Task item » Copy out, exactly, the first line of the entries below and every line after it through the one containing "logic: 65.6 / 0.000820 / 105".

┌─ Data for this exercise

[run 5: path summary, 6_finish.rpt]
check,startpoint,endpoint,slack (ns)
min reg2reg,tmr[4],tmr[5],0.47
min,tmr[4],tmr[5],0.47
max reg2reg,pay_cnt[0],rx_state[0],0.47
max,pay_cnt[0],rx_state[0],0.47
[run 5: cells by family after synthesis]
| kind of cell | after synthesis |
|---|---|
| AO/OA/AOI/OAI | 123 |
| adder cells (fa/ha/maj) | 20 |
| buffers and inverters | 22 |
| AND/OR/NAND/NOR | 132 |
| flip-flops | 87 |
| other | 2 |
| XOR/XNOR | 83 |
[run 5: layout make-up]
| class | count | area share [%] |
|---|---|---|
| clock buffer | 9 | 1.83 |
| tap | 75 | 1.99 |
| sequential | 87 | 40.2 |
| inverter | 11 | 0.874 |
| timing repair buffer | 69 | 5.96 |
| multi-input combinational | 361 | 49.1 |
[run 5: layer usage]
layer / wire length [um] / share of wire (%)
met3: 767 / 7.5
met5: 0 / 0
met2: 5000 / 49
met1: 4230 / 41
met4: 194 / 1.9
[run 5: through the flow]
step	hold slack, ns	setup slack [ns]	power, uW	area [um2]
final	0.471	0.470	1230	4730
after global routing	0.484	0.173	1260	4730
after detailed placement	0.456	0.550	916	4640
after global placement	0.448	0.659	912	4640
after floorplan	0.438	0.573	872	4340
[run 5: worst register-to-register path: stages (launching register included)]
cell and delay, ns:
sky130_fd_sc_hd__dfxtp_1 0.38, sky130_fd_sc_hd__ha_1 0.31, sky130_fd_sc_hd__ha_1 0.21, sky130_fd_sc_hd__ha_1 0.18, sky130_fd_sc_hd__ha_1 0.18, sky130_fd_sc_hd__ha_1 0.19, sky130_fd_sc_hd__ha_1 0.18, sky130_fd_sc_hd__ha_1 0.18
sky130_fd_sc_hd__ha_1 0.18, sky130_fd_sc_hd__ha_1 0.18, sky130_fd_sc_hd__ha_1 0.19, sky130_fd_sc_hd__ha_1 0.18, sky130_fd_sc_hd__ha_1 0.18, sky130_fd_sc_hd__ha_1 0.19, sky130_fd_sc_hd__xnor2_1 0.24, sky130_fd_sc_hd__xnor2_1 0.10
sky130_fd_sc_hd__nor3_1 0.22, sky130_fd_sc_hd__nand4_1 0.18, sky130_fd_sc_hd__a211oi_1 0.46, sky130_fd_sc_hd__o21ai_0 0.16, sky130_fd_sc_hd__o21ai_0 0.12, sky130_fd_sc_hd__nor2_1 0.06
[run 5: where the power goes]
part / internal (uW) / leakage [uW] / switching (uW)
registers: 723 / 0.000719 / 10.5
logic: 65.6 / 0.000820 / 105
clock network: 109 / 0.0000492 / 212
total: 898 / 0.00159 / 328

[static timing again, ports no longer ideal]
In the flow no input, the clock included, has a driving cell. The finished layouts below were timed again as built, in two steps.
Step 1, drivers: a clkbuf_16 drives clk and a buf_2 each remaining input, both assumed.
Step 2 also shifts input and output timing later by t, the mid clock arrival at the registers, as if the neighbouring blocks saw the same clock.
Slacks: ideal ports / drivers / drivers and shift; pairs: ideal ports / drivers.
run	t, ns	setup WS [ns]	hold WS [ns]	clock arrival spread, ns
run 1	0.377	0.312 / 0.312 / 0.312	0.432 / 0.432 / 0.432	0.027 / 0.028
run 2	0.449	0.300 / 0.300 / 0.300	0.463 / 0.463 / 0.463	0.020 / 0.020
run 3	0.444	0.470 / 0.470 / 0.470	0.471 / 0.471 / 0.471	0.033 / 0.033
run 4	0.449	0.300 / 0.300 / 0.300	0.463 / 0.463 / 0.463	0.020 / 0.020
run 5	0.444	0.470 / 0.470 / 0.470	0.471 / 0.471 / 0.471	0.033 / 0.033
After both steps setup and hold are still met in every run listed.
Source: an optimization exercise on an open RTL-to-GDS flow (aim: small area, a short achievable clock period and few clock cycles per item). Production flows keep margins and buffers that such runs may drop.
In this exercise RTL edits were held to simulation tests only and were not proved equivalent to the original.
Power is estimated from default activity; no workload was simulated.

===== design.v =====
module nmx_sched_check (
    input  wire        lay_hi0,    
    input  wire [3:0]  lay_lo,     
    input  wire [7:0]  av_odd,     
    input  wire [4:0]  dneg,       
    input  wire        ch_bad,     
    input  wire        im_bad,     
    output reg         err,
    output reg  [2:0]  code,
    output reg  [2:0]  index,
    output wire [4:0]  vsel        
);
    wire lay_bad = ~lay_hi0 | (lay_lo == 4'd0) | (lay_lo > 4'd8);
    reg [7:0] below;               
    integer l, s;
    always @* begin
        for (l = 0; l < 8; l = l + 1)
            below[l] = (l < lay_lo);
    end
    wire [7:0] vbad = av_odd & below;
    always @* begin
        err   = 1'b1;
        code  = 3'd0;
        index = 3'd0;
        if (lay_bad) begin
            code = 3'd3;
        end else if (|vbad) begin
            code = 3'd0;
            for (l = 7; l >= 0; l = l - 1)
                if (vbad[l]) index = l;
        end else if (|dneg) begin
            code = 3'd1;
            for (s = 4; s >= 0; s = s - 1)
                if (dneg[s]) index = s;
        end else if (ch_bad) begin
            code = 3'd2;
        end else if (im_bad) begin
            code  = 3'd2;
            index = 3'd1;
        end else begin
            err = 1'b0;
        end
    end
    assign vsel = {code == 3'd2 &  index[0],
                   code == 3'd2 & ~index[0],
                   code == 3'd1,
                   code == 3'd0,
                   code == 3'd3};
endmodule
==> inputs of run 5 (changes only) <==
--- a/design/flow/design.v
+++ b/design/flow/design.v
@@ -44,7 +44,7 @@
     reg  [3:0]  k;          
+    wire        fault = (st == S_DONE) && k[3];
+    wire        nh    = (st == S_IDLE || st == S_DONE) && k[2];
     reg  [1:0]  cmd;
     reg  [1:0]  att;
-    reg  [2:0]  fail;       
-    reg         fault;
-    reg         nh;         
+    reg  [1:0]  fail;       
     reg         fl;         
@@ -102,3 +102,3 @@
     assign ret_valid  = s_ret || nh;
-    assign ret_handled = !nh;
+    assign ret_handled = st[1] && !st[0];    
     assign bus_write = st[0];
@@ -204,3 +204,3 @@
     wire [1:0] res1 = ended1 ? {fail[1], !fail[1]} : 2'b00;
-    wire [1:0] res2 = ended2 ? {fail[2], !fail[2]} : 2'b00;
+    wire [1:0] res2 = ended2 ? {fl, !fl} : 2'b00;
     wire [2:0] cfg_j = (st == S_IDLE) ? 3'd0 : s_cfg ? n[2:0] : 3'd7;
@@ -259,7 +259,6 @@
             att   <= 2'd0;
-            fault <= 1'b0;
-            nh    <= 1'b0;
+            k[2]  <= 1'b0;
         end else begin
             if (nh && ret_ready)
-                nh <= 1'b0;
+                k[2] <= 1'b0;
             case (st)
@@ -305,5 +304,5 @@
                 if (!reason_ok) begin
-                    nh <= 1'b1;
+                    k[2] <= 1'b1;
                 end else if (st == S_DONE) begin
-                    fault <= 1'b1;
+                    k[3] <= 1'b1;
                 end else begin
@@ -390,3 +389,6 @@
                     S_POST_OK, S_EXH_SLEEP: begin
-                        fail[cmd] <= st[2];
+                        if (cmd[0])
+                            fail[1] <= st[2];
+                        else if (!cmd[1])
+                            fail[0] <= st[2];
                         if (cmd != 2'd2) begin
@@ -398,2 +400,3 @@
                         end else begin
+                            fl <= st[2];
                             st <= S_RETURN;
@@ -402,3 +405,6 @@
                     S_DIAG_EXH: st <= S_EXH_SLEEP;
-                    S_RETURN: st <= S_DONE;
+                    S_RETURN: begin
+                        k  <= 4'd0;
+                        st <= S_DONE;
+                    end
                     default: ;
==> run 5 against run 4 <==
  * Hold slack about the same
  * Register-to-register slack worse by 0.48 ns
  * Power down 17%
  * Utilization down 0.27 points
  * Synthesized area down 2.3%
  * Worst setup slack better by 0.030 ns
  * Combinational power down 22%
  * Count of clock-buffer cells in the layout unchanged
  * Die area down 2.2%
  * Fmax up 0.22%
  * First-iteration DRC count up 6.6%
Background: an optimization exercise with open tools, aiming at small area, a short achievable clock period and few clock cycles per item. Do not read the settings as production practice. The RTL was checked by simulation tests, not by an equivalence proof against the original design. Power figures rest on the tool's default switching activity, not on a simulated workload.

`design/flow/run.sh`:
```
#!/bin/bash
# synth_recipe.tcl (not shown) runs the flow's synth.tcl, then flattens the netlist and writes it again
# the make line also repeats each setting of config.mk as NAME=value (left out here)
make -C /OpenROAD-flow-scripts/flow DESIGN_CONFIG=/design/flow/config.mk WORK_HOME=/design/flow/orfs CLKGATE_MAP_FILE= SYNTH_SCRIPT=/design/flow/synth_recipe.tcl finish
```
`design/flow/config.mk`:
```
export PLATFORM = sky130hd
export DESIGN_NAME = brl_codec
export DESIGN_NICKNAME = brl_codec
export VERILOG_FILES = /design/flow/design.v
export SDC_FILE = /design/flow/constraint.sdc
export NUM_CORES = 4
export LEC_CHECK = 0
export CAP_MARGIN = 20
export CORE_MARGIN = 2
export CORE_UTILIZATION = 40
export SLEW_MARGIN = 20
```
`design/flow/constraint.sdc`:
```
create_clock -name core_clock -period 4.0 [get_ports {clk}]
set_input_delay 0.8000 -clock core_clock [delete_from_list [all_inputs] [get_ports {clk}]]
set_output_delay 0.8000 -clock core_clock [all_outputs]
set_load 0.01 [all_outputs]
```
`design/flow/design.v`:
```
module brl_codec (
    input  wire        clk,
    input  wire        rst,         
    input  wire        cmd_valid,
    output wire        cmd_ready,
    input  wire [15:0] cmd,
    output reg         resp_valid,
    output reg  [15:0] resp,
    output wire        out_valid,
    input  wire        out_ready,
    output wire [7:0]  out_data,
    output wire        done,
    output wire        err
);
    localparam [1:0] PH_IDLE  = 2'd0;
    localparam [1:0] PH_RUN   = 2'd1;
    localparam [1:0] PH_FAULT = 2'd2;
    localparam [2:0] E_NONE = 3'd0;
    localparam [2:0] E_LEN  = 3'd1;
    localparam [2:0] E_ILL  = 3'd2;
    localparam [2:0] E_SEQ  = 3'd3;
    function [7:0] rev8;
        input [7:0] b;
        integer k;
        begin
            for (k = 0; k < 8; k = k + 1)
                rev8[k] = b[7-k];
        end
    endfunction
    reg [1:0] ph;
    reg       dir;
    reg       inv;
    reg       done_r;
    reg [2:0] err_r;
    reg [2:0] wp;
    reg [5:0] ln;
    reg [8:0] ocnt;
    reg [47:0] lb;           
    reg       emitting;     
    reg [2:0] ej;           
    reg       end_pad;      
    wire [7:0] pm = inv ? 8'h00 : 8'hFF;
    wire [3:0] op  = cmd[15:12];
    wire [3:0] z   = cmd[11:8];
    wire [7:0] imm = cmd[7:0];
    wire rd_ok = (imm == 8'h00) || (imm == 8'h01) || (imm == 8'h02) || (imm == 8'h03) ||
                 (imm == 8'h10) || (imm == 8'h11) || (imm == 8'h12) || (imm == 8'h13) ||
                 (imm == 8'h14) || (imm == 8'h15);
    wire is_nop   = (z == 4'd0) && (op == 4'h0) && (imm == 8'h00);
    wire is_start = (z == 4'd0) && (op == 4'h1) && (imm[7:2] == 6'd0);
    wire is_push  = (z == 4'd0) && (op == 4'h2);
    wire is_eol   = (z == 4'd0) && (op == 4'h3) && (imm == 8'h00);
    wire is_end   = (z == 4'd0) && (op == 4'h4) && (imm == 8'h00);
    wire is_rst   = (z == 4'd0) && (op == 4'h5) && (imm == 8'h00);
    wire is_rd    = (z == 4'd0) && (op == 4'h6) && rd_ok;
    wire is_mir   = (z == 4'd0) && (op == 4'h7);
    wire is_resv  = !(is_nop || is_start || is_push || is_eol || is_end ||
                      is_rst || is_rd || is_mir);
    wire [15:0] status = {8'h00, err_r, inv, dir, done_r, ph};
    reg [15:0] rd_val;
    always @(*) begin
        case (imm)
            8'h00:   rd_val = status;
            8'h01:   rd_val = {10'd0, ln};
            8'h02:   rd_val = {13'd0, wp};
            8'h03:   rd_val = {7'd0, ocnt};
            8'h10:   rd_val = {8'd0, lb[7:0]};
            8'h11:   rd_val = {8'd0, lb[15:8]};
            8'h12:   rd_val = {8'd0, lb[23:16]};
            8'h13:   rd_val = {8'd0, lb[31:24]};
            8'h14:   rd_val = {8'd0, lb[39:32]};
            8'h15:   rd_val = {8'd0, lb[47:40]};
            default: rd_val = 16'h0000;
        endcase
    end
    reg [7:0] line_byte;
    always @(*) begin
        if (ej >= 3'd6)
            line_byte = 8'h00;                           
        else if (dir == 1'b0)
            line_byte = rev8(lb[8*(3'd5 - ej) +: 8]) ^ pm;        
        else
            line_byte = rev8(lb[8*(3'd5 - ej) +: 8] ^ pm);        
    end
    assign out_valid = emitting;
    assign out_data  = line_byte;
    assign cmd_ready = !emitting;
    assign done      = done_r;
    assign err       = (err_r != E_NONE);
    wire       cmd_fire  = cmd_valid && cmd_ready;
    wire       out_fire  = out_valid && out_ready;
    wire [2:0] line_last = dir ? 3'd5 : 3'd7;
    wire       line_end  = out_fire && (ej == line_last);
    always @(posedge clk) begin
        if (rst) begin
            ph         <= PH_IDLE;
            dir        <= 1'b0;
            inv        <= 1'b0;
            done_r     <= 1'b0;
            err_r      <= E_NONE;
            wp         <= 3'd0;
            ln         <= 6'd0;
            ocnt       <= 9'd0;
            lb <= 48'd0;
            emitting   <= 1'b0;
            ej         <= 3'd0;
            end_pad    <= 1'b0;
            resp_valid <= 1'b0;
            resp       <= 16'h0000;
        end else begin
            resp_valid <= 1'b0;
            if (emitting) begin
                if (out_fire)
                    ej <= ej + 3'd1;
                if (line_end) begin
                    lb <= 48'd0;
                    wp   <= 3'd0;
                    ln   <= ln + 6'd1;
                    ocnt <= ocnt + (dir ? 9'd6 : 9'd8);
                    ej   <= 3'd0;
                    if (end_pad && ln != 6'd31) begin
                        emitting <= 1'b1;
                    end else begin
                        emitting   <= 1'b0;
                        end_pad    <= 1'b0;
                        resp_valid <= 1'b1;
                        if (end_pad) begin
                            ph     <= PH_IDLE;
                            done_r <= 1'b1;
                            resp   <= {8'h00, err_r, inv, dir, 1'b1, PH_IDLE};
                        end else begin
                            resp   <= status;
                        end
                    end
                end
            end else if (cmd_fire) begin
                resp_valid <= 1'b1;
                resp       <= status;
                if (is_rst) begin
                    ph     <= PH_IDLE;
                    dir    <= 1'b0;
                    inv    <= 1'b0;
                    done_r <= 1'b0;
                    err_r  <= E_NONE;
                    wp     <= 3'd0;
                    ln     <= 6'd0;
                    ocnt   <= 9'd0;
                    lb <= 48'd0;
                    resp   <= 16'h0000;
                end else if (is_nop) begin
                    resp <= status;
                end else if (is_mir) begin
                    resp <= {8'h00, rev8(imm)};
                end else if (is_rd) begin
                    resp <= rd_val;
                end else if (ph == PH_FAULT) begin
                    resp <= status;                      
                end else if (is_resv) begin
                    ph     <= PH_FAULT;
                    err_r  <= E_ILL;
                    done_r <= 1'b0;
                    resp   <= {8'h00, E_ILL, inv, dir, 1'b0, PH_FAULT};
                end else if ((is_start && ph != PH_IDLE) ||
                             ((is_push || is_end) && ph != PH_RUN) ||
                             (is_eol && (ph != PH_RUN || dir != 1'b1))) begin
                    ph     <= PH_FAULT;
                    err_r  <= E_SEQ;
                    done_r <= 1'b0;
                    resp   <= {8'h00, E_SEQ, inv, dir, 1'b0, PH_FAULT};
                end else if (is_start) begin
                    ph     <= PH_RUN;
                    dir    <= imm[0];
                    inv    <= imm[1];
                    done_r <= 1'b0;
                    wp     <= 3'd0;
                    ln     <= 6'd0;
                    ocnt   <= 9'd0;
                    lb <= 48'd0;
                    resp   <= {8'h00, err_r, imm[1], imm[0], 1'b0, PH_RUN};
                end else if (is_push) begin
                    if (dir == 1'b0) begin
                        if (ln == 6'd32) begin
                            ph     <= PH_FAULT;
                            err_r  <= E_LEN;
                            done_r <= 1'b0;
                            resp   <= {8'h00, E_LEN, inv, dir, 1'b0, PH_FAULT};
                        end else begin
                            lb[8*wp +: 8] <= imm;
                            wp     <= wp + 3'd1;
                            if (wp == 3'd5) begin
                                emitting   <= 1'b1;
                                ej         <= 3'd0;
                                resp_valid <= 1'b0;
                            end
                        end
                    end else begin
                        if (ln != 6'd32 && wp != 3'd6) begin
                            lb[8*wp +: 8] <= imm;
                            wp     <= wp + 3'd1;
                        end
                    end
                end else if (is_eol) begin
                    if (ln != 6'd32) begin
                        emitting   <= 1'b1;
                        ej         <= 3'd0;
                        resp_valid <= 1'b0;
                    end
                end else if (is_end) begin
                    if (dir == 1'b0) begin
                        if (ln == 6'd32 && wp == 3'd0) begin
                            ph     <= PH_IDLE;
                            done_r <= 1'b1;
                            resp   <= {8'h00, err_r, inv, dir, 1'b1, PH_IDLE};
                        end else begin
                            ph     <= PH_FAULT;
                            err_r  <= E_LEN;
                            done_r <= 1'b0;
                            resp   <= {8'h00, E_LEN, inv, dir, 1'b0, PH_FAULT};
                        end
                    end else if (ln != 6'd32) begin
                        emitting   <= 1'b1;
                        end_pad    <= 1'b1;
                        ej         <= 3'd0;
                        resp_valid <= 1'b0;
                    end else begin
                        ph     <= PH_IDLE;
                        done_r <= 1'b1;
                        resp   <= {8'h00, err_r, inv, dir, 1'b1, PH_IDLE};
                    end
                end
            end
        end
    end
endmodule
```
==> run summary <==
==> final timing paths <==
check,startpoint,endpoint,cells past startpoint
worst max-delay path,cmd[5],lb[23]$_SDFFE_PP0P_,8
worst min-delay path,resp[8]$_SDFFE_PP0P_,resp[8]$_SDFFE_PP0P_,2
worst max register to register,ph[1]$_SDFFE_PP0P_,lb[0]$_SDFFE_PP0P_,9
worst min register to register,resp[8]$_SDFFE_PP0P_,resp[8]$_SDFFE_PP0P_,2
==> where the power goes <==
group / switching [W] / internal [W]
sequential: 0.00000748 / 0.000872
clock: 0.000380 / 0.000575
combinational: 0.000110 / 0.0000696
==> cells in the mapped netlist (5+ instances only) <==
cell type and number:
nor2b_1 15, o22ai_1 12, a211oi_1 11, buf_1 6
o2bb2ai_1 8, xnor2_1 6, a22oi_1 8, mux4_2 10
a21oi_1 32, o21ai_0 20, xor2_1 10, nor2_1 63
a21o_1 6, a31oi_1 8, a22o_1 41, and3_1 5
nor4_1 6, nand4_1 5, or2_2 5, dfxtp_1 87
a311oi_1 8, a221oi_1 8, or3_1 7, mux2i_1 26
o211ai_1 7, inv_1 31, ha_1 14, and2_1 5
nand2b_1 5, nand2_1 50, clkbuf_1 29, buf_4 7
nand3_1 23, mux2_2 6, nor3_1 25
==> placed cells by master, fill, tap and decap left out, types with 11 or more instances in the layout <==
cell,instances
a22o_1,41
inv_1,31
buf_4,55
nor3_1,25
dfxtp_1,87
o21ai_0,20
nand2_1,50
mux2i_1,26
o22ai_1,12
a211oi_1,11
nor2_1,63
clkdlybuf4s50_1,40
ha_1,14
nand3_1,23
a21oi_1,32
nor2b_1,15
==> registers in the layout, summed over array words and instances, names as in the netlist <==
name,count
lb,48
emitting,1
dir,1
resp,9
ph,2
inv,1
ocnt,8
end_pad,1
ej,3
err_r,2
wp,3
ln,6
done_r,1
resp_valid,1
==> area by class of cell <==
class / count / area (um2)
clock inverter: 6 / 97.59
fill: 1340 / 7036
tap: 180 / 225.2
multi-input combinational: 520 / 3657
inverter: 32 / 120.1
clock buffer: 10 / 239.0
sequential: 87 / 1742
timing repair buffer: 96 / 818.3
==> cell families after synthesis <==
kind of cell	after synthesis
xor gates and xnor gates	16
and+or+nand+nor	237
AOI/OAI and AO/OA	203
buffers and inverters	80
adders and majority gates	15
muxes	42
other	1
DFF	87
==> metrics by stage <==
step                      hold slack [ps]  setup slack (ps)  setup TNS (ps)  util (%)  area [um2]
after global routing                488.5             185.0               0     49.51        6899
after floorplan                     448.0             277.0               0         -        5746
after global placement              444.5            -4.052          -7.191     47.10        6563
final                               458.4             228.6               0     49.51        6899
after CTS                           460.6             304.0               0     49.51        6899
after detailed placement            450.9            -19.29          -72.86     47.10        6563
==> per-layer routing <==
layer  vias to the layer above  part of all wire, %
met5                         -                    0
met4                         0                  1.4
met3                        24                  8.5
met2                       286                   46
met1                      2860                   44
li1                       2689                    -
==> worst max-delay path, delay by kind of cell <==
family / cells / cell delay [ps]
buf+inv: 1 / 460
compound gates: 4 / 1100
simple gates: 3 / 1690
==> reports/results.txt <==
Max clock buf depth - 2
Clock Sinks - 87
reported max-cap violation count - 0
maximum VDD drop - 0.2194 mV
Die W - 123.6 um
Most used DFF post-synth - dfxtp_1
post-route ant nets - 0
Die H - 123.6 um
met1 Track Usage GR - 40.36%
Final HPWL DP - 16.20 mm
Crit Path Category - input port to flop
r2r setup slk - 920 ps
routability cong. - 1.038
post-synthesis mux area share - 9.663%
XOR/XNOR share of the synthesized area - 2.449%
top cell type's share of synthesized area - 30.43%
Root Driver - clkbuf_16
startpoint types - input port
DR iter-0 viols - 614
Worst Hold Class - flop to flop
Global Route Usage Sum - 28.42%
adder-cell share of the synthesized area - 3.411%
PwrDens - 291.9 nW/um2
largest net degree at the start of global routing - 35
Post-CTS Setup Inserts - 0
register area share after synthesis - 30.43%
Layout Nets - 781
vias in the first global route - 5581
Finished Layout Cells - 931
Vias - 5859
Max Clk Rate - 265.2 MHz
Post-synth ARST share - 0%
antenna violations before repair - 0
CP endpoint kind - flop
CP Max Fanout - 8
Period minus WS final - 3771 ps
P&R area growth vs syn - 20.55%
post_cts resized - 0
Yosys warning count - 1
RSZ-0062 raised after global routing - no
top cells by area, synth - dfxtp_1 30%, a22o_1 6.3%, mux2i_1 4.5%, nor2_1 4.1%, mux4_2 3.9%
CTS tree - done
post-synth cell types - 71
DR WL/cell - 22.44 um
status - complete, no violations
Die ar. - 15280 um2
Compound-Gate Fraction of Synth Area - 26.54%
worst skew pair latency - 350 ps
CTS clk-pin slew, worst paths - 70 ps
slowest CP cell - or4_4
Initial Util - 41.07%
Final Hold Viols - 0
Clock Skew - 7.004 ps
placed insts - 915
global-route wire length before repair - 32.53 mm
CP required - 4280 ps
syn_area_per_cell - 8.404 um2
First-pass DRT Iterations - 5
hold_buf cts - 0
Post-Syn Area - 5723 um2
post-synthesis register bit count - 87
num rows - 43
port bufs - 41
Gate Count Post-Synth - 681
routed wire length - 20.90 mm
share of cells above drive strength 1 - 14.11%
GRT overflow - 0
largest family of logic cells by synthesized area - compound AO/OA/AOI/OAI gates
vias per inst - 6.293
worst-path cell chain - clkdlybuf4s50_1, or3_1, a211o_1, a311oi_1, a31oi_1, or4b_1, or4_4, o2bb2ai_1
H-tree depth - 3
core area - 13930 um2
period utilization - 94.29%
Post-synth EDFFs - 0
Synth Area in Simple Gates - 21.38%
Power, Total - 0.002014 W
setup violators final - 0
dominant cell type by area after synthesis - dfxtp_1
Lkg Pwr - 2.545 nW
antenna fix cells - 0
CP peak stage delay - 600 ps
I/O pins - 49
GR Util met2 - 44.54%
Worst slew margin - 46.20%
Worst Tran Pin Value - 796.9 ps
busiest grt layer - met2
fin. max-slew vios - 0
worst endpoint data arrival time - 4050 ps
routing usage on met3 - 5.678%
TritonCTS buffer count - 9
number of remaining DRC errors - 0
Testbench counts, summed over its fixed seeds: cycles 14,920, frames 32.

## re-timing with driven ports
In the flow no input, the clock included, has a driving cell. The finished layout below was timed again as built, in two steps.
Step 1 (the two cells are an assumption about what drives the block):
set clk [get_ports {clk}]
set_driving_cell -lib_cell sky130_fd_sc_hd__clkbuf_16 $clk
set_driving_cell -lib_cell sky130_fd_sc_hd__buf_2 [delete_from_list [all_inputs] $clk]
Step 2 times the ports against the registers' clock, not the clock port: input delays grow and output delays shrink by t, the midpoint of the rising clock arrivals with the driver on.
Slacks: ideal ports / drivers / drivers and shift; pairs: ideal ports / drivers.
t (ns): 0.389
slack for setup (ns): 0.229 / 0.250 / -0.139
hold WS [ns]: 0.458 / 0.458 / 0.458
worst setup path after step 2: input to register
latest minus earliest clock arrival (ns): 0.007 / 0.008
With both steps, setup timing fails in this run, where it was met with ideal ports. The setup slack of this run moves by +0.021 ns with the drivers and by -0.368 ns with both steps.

└─

The completed task »
[run 5: path summary, 6_finish.rpt]
check,startpoint,endpoint,slack (ns)
min reg2reg,tmr[4],tmr[5],0.47
min,tmr[4],tmr[5],0.47
max reg2reg,pay_cnt[0],rx_state[0],0.47
max,pay_cnt[0],rx_state[0],0.47
[run 5: cells by family after synthesis]
| kind of cell | after synthesis |
|---|---|
| AO/OA/AOI/OAI | 123 |
| adder cells (fa/ha/maj) | 20 |
| buffers and inverters | 22 |
| AND/OR/NAND/NOR | 132 |
| flip-flops | 87 |
| other | 2 |
| XOR/XNOR | 83 |
[run 5: layout make-up]
| class | count | area share [%] |
|---|---|---|
| clock buffer | 9 | 1.83 |
| tap | 75 | 1.99 |
| sequential | 87 | 40.2 |
| inverter | 11 | 0.874 |
| timing repair buffer | 69 | 5.96 |
| multi-input combinational | 361 | 49.1 |
[run 5: layer usage]
layer / wire length [um] / share of wire (%)
met3: 767 / 7.5
met5: 0 / 0
met2: 5000 / 49
met1: 4230 / 41
met4: 194 / 1.9
[run 5: through the flow]
step	hold slack, ns	setup slack [ns]	power, uW	area [um2]
final	0.471	0.470	1230	4730
after global routing	0.484	0.173	1260	4730
after detailed placement	0.456	0.550	916	4640
after global placement	0.448	0.659	912	4640
after floorplan	0.438	0.573	872	4340
[run 5: worst register-to-register path: stages (launching register included)]
cell and delay, ns:
sky130_fd_sc_hd__dfxtp_1 0.38, sky130_fd_sc_hd__ha_1 0.31, sky130_fd_sc_hd__ha_1 0.21, sky130_fd_sc_hd__ha_1 0.18, sky130_fd_sc_hd__ha_1 0.18, sky130_fd_sc_hd__ha_1 0.19, sky130_fd_sc_hd__ha_1 0.18, sky130_fd_sc_hd__ha_1 0.18
sky130_fd_sc_hd__ha_1 0.18, sky130_fd_sc_hd__ha_1 0.18, sky130_fd_sc_hd__ha_1 0.19, sky130_fd_sc_hd__ha_1 0.18, sky130_fd_sc_hd__ha_1 0.18, sky130_fd_sc_hd__ha_1 0.19, sky130_fd_sc_hd__xnor2_1 0.24, sky130_fd_sc_hd__xnor2_1 0.10
sky130_fd_sc_hd__nor3_1 0.22, sky130_fd_sc_hd__nand4_1 0.18, sky130_fd_sc_hd__a211oi_1 0.46, sky130_fd_sc_hd__o21ai_0 0.16, sky130_fd_sc_hd__o21ai_0 0.12, sky130_fd_sc_hd__nor2_1 0.06
[run 5: where the power goes]
part / internal (uW) / leakage [uW] / switching (uW)
registers: 723 / 0.000719 / 10.5
logic: 65.6 / 0.000820 / 105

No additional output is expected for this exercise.